GLUCAGON-LIKE PEPTIDE (GLP)-1 is an intestinal hormone (13) arising as the result of tissue-specific posttranslational processing of proglucagon expressed in open-type endocrine cells (L cells) in the small intestine (2, 28, 32), from which it is released in response to meal ingestion (4, 35). GLP-1 has attracted considerable interest because of its potent actions on carbohydrate metabolism and potential applicability in the treatment of type 2 diabetes (8, 36). In addition to its glucoregulatory effects, GLP-1 strongly inhibits gastric acid secretion and gastric motility in humans (30, 37, 46) and is thought to represent one of the enterogastrones of the "ileal brake" mechanism (13).
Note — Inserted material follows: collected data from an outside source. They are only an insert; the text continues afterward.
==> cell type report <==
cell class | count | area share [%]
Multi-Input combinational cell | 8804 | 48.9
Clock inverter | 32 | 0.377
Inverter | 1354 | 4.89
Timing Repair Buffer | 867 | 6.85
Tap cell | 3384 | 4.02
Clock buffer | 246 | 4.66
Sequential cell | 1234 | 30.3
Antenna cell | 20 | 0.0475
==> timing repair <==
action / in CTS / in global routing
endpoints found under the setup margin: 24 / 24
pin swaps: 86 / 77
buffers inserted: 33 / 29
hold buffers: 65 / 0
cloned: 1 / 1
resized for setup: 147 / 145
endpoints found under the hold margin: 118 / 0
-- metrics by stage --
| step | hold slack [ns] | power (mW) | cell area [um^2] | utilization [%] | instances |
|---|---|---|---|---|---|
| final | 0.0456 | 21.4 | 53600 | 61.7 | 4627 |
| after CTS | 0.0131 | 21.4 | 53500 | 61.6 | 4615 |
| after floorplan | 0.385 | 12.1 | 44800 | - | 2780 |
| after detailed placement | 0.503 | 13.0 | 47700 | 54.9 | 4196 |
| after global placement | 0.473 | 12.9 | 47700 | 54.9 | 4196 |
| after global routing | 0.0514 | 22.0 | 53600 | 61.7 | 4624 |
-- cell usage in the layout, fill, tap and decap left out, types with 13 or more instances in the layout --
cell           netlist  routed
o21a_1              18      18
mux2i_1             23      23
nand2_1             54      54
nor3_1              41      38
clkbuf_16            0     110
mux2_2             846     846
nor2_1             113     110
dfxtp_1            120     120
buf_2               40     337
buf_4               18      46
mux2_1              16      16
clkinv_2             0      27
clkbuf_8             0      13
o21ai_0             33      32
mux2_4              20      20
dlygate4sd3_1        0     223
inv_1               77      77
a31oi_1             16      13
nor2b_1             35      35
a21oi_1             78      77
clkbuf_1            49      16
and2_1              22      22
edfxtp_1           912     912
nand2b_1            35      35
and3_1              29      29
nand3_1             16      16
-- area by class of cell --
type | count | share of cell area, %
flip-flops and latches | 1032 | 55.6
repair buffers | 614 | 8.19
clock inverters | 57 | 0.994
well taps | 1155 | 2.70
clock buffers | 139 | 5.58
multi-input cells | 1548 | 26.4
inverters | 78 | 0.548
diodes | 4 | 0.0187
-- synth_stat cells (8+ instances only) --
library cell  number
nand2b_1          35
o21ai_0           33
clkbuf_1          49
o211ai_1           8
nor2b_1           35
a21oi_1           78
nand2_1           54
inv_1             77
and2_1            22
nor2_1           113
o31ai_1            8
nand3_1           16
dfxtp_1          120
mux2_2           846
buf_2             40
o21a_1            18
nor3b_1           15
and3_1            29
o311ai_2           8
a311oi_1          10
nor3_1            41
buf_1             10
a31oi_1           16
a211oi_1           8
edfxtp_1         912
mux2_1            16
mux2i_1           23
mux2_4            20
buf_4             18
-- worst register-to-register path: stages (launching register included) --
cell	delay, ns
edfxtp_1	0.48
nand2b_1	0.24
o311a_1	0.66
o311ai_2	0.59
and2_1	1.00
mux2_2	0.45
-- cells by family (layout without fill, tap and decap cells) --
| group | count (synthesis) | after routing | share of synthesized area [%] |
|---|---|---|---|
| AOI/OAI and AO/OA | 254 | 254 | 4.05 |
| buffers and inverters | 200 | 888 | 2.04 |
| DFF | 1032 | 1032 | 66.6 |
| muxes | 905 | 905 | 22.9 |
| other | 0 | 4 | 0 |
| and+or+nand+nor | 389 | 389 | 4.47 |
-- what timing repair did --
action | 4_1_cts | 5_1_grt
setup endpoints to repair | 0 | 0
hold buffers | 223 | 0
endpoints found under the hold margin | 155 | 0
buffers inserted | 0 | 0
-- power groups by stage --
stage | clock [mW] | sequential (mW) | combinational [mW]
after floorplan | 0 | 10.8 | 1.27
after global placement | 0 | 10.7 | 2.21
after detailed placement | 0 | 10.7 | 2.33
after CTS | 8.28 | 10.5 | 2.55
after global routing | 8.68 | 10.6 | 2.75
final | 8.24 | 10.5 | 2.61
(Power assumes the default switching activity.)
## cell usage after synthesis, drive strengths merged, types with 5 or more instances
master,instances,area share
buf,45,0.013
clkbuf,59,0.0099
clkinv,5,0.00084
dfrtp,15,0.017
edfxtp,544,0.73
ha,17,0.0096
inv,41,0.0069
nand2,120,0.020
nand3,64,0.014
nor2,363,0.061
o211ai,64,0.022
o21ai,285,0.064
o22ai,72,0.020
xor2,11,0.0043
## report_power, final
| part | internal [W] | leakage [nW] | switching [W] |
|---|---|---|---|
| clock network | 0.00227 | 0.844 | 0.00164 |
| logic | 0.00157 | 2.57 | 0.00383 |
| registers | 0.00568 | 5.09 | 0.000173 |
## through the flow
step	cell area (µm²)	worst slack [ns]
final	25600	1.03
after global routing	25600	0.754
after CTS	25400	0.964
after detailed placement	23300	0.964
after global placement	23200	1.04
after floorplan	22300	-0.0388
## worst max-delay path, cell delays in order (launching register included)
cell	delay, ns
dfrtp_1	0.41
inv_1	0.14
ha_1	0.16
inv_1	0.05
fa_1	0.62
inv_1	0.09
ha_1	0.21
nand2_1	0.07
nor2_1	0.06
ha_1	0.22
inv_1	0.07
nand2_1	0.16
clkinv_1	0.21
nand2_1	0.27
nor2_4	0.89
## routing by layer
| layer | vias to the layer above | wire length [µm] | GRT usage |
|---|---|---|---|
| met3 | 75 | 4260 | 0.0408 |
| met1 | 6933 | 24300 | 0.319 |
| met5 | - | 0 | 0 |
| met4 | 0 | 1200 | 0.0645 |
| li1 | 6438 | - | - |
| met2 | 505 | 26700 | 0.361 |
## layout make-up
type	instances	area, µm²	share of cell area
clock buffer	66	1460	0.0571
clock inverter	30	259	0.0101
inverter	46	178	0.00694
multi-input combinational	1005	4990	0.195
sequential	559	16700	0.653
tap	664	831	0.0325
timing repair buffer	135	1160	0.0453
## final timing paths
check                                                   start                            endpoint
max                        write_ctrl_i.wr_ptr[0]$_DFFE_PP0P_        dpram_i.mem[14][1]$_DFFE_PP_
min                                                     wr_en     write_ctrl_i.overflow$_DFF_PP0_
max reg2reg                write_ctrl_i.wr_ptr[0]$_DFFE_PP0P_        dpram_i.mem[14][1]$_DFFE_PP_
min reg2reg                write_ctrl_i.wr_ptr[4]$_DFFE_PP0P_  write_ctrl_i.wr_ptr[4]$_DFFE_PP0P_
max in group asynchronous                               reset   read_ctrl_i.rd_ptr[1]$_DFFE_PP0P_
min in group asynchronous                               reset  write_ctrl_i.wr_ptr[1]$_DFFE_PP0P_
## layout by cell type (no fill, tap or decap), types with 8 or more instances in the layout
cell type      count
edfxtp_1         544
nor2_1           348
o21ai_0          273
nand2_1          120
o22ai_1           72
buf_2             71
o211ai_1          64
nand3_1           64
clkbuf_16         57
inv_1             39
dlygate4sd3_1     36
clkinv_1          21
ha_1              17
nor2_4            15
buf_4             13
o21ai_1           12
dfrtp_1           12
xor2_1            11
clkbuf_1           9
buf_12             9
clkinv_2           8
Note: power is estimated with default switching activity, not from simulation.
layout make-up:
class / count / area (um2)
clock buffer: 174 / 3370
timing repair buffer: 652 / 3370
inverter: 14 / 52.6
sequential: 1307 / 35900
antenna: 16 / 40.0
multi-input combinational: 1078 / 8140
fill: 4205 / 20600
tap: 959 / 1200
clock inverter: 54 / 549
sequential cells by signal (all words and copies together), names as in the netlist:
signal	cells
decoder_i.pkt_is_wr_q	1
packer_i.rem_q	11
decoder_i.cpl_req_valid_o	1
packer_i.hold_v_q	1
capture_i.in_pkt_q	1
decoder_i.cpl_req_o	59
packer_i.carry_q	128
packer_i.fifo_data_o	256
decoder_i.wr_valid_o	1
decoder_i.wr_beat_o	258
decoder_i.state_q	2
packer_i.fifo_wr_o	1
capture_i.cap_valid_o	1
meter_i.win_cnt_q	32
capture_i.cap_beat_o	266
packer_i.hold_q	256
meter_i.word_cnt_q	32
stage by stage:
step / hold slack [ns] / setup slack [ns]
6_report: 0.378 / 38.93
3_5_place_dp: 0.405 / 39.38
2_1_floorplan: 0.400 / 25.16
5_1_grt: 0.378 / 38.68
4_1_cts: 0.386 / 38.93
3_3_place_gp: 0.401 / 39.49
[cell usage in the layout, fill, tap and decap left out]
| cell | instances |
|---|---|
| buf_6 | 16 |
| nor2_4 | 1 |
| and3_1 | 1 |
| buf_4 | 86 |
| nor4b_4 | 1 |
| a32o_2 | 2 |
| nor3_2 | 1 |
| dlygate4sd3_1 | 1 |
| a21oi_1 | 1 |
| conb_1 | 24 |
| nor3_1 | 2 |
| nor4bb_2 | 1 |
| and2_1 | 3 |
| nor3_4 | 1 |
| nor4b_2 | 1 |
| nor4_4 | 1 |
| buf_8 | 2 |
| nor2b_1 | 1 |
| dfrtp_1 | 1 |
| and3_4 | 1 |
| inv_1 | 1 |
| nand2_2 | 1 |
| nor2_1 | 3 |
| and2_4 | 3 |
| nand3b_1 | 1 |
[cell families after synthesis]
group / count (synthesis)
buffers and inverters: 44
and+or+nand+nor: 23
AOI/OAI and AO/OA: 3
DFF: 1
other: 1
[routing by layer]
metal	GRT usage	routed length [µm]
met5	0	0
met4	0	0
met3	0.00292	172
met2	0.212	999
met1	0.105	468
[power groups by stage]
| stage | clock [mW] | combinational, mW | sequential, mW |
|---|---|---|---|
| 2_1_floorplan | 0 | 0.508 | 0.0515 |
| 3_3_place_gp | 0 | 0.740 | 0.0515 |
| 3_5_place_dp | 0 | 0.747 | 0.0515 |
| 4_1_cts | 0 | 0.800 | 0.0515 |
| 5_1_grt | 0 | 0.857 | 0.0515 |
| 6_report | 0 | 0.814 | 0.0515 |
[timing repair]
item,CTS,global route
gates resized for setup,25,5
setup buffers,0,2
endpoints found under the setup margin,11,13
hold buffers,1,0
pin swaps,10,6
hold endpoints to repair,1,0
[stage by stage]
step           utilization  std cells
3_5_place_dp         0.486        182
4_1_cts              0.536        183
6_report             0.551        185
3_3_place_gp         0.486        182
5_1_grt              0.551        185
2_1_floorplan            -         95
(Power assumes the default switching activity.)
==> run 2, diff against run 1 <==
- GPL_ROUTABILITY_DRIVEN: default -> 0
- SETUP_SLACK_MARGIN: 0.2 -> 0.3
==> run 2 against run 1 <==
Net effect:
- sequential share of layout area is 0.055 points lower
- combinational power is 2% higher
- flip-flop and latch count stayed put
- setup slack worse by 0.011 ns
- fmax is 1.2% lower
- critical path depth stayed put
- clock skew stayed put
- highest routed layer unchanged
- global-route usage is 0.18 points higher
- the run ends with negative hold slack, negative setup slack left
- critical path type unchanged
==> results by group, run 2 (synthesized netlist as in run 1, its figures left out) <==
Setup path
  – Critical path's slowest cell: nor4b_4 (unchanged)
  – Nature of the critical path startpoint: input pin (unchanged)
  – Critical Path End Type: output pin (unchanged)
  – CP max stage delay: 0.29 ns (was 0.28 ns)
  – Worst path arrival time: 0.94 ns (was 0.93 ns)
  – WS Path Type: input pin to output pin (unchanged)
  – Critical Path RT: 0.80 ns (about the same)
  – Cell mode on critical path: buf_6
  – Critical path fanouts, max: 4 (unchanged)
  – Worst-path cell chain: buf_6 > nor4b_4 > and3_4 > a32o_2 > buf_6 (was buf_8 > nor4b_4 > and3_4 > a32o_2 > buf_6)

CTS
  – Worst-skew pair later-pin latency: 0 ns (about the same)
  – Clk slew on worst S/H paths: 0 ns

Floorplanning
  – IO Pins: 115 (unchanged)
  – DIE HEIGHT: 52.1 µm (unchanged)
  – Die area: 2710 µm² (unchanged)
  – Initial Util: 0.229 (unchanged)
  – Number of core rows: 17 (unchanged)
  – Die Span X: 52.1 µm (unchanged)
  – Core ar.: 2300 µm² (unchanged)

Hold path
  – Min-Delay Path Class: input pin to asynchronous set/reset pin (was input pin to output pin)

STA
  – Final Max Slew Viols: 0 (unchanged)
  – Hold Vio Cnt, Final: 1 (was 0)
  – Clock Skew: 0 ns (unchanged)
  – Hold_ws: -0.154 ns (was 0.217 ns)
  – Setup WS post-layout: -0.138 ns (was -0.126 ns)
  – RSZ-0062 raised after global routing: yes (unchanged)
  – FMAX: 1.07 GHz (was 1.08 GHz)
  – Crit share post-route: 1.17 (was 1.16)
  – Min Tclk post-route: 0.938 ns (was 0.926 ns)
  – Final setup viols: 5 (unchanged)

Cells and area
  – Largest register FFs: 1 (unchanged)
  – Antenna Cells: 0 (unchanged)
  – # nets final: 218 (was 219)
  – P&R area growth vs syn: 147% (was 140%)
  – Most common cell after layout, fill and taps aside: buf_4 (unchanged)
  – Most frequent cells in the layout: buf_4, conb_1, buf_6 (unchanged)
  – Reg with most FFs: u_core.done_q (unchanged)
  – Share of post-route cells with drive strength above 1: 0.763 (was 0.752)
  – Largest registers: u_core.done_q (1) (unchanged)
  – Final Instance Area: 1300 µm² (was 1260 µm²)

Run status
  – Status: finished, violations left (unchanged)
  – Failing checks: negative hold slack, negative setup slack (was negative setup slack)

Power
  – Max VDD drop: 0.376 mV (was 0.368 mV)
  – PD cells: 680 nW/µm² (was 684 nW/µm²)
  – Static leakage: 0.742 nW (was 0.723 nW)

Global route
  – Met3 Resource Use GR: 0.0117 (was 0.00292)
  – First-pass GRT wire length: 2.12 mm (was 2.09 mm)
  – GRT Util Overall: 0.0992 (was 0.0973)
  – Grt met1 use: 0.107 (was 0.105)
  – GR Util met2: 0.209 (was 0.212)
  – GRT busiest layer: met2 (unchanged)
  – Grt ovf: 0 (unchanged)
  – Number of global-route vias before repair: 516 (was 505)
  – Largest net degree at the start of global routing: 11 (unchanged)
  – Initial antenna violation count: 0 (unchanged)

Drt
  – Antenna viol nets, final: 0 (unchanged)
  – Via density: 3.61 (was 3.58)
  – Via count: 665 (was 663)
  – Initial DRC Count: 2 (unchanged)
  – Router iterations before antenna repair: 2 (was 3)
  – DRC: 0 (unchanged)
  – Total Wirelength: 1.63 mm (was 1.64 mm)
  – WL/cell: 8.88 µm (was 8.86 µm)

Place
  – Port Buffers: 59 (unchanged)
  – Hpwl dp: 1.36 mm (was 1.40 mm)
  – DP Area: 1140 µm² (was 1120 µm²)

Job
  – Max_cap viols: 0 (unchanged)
--- src/cpu_pkg.sv ---
`default_nettype none

package cpu_pkg;

  localparam int byte_w = 8;

  // opcode values of the first instruction byte
  localparam logic [byte_w-1:0] OP_HALT        = byte_w'(0);
  localparam logic [byte_w-1:0] OP_LOADFROMRAM = byte_w'(1);
  localparam logic [byte_w-1:0] OP_WRITETORAM  = byte_w'(3);
  localparam logic [byte_w-1:0] OP_ADD8        = byte_w'(4);
  localparam logic [byte_w-1:0] OP_ADDNUM8     = byte_w'(6);
  localparam logic [byte_w-1:0] OP_SET8        = byte_w'(9);

  // four fetched bytes, byte 0 in the top bits
  typedef union packed {
    // LOADFROMRAM and WRITETORAM
    struct packed {
      logic [byte_w-1:0] opcode;
      logic [byte_w-1:0] reg_start;
      logic [byte_w-1:0] length;
      logic [byte_w-1:0] ram_addr;
    } mv;
    // ADD8 / ADDNUM8 use src, dst, len; SET8 uses dst, len
    struct packed {
      logic [byte_w-1:0] opcode;
      logic [byte_w-1:0] op_a;
      logic [byte_w-1:0] op_b;
      logic [byte_w-1:0] op_c;
    } alu;
  } instr_u;

endpackage

`default_nettype wire

--- src/mem_bus_if.sv ---
`timescale 1ns/1ps
`default_nettype none

// byte access, req held until the one-cycle ready
interface mem_bus_if import cpu_pkg::*; #(
  parameter int RAM_ADDR_W = 10
) ();
  logic req;
  logic we;
  logic [RAM_ADDR_W-1:0] addr;
  logic [byte_w-1:0] wdata;
  logic [byte_w-1:0] rdata;
  logic ready;

  modport client (
    output req,
    output we,
    output addr,
    output wdata,
    input rdata,
    input ready
  );

  modport server (
    input req,
    input we,
    input addr,
    input wdata,
    output rdata,
    output ready
  );
endinterface
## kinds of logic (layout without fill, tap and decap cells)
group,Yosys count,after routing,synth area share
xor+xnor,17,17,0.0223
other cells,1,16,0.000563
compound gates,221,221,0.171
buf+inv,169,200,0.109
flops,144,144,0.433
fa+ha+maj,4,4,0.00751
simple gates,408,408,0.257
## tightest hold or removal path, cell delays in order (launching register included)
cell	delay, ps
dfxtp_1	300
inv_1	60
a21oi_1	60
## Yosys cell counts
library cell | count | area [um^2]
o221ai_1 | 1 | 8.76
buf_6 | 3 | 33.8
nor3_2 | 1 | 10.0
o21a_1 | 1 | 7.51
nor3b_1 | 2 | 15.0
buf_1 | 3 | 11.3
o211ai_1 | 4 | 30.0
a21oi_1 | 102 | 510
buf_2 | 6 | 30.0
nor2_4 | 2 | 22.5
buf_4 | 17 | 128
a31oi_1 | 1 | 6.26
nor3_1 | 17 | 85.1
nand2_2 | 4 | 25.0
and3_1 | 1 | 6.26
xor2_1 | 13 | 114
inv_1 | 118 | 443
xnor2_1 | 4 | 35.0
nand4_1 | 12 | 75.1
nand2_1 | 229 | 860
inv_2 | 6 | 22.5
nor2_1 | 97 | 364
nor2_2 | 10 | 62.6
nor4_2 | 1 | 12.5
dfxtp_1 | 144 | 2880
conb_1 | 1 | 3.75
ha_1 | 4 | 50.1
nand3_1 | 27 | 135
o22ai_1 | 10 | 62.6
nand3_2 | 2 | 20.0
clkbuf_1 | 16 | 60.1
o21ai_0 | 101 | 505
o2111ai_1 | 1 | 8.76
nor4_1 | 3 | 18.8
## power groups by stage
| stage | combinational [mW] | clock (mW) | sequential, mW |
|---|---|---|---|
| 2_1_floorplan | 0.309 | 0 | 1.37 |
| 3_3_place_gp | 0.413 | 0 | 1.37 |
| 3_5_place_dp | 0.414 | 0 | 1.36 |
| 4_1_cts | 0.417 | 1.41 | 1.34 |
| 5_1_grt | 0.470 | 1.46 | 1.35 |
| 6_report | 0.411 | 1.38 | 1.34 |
Regarding the mechanism of action with respect to inhibition of acid secretion in humans, a recent study (45) from our laboratory has shown that GLP-1 almost abolished sham feeding-induced acid secretion, whereas its inhibitory effect on pentagastrin-induced secretion (37) was lost after vagotomy (47), suggesting that the inhibitory effect of GLP-1 on at least acid secretion is mediated via neural pathways.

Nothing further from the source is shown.